▶ Task to complete: Your answer must consist of the lines running from the one that holds "LOCKED: begin" to the end of the data, copied exactly.

Saved data entries
········

**config.mk**
```make
export PLATFORM = sky130hd
export DESIGN_NAME = mc_control_fsm
export DESIGN_NICKNAME = d
export VERILOG_FILES = /design/src/rtl/mips_ctrl_pkg.sv /design/src/rtl/mc_ctrl_outdec.sv /design/src/rtl/mc_control_fsm.sv
export SDC_FILE = /design/constraint.sdc
export NUM_CORES = 1
export LEC_CHECK = 0
export BUFFER_PORTS_ARGS = -buffer_cell sky130_fd_sc_hd__buf_2
export CAP_MARGIN = 15
export CORE_MARGIN = 3
export CORE_UTILIZATION = 37
export DETAILED_ROUTE_END_ITERATION = 16
export GPL_ROUTABILITY_DRIVEN = 1
export HOLD_SLACK_MARGIN = 0.06
export PLACE_DENSITY_LB_ADDON = 0.1
export SLEW_MARGIN = 20
export SYNTH_ARGS = -nofsm -noshare
export SYNTH_HDL_FRONTEND = slang
export SYNTH_HIERARCHICAL = 1
export SYNTH_SLANG_ARGS = --single-unit
```
**constraint.sdc**
```tcl
create_clock -name clk -period 3.8 [get_ports clk]
set_input_delay 0.76 -clock clk [delete_from_list [all_inputs] [get_ports clk]]
set_output_delay 0.76 -clock clk [all_outputs]
set_load 0.02 [all_outputs]
```
--- src/rtl/phasedet_pkg.sv ---
// Shared types, default parameters and the period tolerance check for
// the phase-enable sequencer.
package phasedet_pkg;

   typedef enum logic [1:0] {
      SEARCH  = 2'd0,
      MEASURE = 2'd1,
      VERIFY  = 2'd2,
      LOCKED  = 2'd3
   } pd_state_e;

   localparam int NPHASE_DEF      = 4;
   localparam int CNT_W_DEF       = 8;
   localparam int TOL_DEF         = 2;
   localparam int LOCK_CYCLES_DEF = 4;
   localparam int TIMEOUT_DEF     = 200;

   function automatic logic in_tol(input int unsigned a,
                                   input int unsigned b,
                                   input int unsigned tol);
      int unsigned diff;
      diff = (a >= b) ? (a - b) : (b - a);
      return (diff <= tol);
   endfunction

endpackage

--- src/rtl/en_sync.sv ---
// Two-flop synchroniser for one asynchronous level input.
module en_sync (
   input  logic clk_i,
   input  logic rst_i,
   input  logic d_i,
   output logic q_o
);

   logic meta_q;
   logic sync_q;

   always_ff @(posedge clk_i or posedge rst_i) begin
      if (rst_i) begin
         meta_q <= 1'b0;
         sync_q <= 1'b0;
      end else begin
         meta_q <= d_i;
         sync_q <= meta_q;
      end
   end

   assign q_o = sync_q;

endmodule

--- src/rtl/phase_enable_seq.sv ---
// Power-clock period tracker and one-hot phase enable generator.
// Optional build macro PHASEDET_FAULT_EN adds En/EnBar complementarity checking.
module phase_enable_seq
   import phasedet_pkg::*;
#(
   parameter int NPHASE      = NPHASE_DEF,
   parameter int CNT_W       = CNT_W_DEF,
   parameter int TOL         = TOL_DEF,
   parameter int LOCK_CYCLES = LOCK_CYCLES_DEF,
   parameter int TIMEOUT     = TIMEOUT_DEF
) (
   input  logic                       CLK,
   input  logic                       RST,
   input  logic                       En,
   input  logic                       EnBar,
   input  logic                       clr_err,
   output logic [NPHASE-1:0]          phase_en,
   output logic [$clog2(NPHASE)-1:0]  phase_idx,
   output logic                       locked,
   output logic [CNT_W-1:0]           period,
   output logic                       err
);

   localparam int IDX_W  = $clog2(NPHASE);
   localparam int GOOD_W = $clog2(LOCK_CYCLES + 1);

   pd_state_e         state_q, state_d;
   logic              en_s;
   logic              en_prev_q;
   logic              edge_d, edge_q;
   logic              fault;
   logic              tmo;
   logic              match;
   logic [CNT_W-1:0]  per_cnt_q, per_cnt_d;
   logic [CNT_W-1:0]  ref_q, ref_d;
   logic [CNT_W-1:0]  slot_q, slot_d;
   logic [CNT_W-1:0]  slot_len;
   logic [GOOD_W-1:0] good_q, good_d;
   logic [IDX_W-1:0]  idx_q, idx_d;

   en_sync u_sync_en (
      .clk_i (CLK),
      .rst_i (RST),
      .d_i   (En),
      .q_o   (en_s)
   );

`ifdef PHASEDET_FAULT_EN
   logic enbar_s;
   logic same_q;
   logic err_q, err_d;

   en_sync u_sync_enbar (
      .clk_i (CLK),
      .rst_i (RST),
      .d_i   (EnBar),
      .q_o   (enbar_s)
   );

   // A fault needs the synchronised pair equal on two consecutive clocks.
   assign fault  = (en_s == enbar_s) && same_q;
   assign edge_d = en_s && !en_prev_q && !enbar_s;
   assign err_d  = fault ? 1'b1 : (clr_err ? 1'b0 : err_q);
   assign err    = err_q;

   always_ff @(posedge CLK or posedge RST) begin
      if (RST) begin
         same_q <= 1'b0;
         err_q  <= 1'b0;
      end else begin
         same_q <= (en_s == enbar_s);
         err_q  <= err_d;
      end
   end
`else
   logic unused_inputs;

   assign unused_inputs = EnBar ^ clr_err;
   assign fault         = 1'b0;
   assign edge_d        = en_s && !en_prev_q;
   assign err           = 1'b0;
`endif

   assign tmo      = (per_cnt_q >= CNT_W'(TIMEOUT));
   assign slot_len = ref_q >> IDX_W;
   // A zero slot length cannot sequence phases, so such a period never matches.
   assign match    = in_tol(32'(per_cnt_q), 32'(ref_q), TOL) && (slot_len != '0);

   always_comb begin
      per_cnt_d = per_cnt_q;
      if (edge_q) begin
         per_cnt_d = CNT_W'(1);
      end else if (per_cnt_q != {CNT_W{1'b1}}) begin
         per_cnt_d = per_cnt_q + 1'b1;
      end
   end

   always_comb begin
      state_d = state_q;
      ref_d   = ref_q;
      good_d  = good_q;
      case (state_q)
         SEARCH: begin
            if (edge_q) state_d = MEASURE;
         end
         MEASURE: begin
            if (edge_q) begin
               ref_d   = per_cnt_q;
               good_d  = '0;
               state_d = VERIFY;
            end else if (tmo) begin
               state_d = SEARCH;
            end
         end
         VERIFY: begin
            if (edge_q) begin
               if (match) begin
                  good_d = good_q + 1'b1;
                  if (good_q == GOOD_W'(LOCK_CYCLES - 1)) state_d = LOCKED;
               end else begin
                  ref_d  = per_cnt_q;
                  good_d = '0;
               end
            end else if (tmo) begin
               state_d = SEARCH;
            end
         end
         LOCKED: begin
            if (edge_q) begin
               if (!match) state_d = SEARCH;
            end else if (tmo) begin
               state_d = SEARCH;
            end
         end
         default: state_d = SEARCH;
      endcase
      if (fault) state_d = SEARCH;
      if (state_d == SEARCH) begin
         ref_d  = '0;
         good_d = '0;
      end
   end

   // Phase slots only run while lock is held; any edge realigns them.
   always_comb begin
      slot_d = '0;
      idx_d  = '0;
      if ((state_q == LOCKED) && (state_d == LOCKED) && !edge_q) begin
         if (slot_q == (slot_len - CNT_W'(1))) begin
            slot_d = '0;
            idx_d  = (idx_q != IDX_W'(NPHASE - 1)) ? (idx_q + 1'b1) : idx_q;
         end else begin
            slot_d = slot_q + 1'b1;
            idx_d  = idx_q;
         end
      end
   end

   always_ff @(posedge CLK or posedge RST) begin
      if (RST) begin
         state_q   <= SEARCH;
         en_prev_q <= 1'b0;
         edge_q    <= 1'b0;
         per_cnt_q <= '0;
         ref_q     <= '0;
         good_q    <= '0;
         slot_q    <= '0;
         idx_q     <= '0;
      end else begin
         state_q   <= state_d;
         en_prev_q <= en_s;
         edge_q    <= edge_d;
         per_cnt_q <= per_cnt_d;
         ref_q     <= ref_d;
         good_q    <= good_d;
         slot_q    <= slot_d;
         idx_q     <= idx_d;
      end
   end

   assign locked    = (state_q == LOCKED);
   assign phase_idx = idx_q;
   assign phase_en  = locked ? (NPHASE'(1) << idx_q) : '0;
   assign period    = locked ? ref_q : '0;

endmodule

········

▶ Response to this task:
         LOCKED: begin
            if (edge_q) begin
               if (!match) state_d = SEARCH;
            end else if (tmo) begin
               state_d = SEARCH;
            end
         end
         default: state_d = SEARCH;
      endcase
      if (fault) state_d = SEARCH;
      if (state_d == SEARCH) begin
         ref_d  = '0;
         good_d = '0;
      end
   end

   // Phase slots only run while lock is held; any edge realigns them.
   always_comb begin
      slot_d = '0;
      idx_d  = '0;
      if ((state_q == LOCKED) && (state_d == LOCKED) && !edge_q) begin
         if (slot_q == (slot_len - CNT_W'(1))) begin
            slot_d = '0;
            idx_d  = (idx_q != IDX_W'(NPHASE - 1)) ? (idx_q + 1'b1) : idx_q;
         end else begin
            slot_d = slot_q + 1'b1;
            idx_d  = idx_q;
         end
      end
   end

   always_ff @(posedge CLK or posedge RST) begin
      if (RST) begin
         state_q   <= SEARCH;
         en_prev_q <= 1'b0;
         edge_q    <= 1'b0;
         per_cnt_q <= '0;
         ref_q     <= '0;
         good_q    <= '0;
         slot_q    <= '0;
         idx_q     <= '0;
      end else begin
         state_q   <= state_d;
         en_prev_q <= en_s;
         edge_q    <= edge_d;
         per_cnt_q <= per_cnt_d;
         ref_q     <= ref_d;
         good_q    <= good_d;
         slot_q    <= slot_d;
         idx_q     <= idx_d;
      end
   end

   assign locked    = (state_q == LOCKED);
   assign phase_idx = idx_q;
   assign phase_en  = locked ? (NPHASE'(1) << idx_q) : '0;
   assign period    = locked ? ref_q : '0;

endmodule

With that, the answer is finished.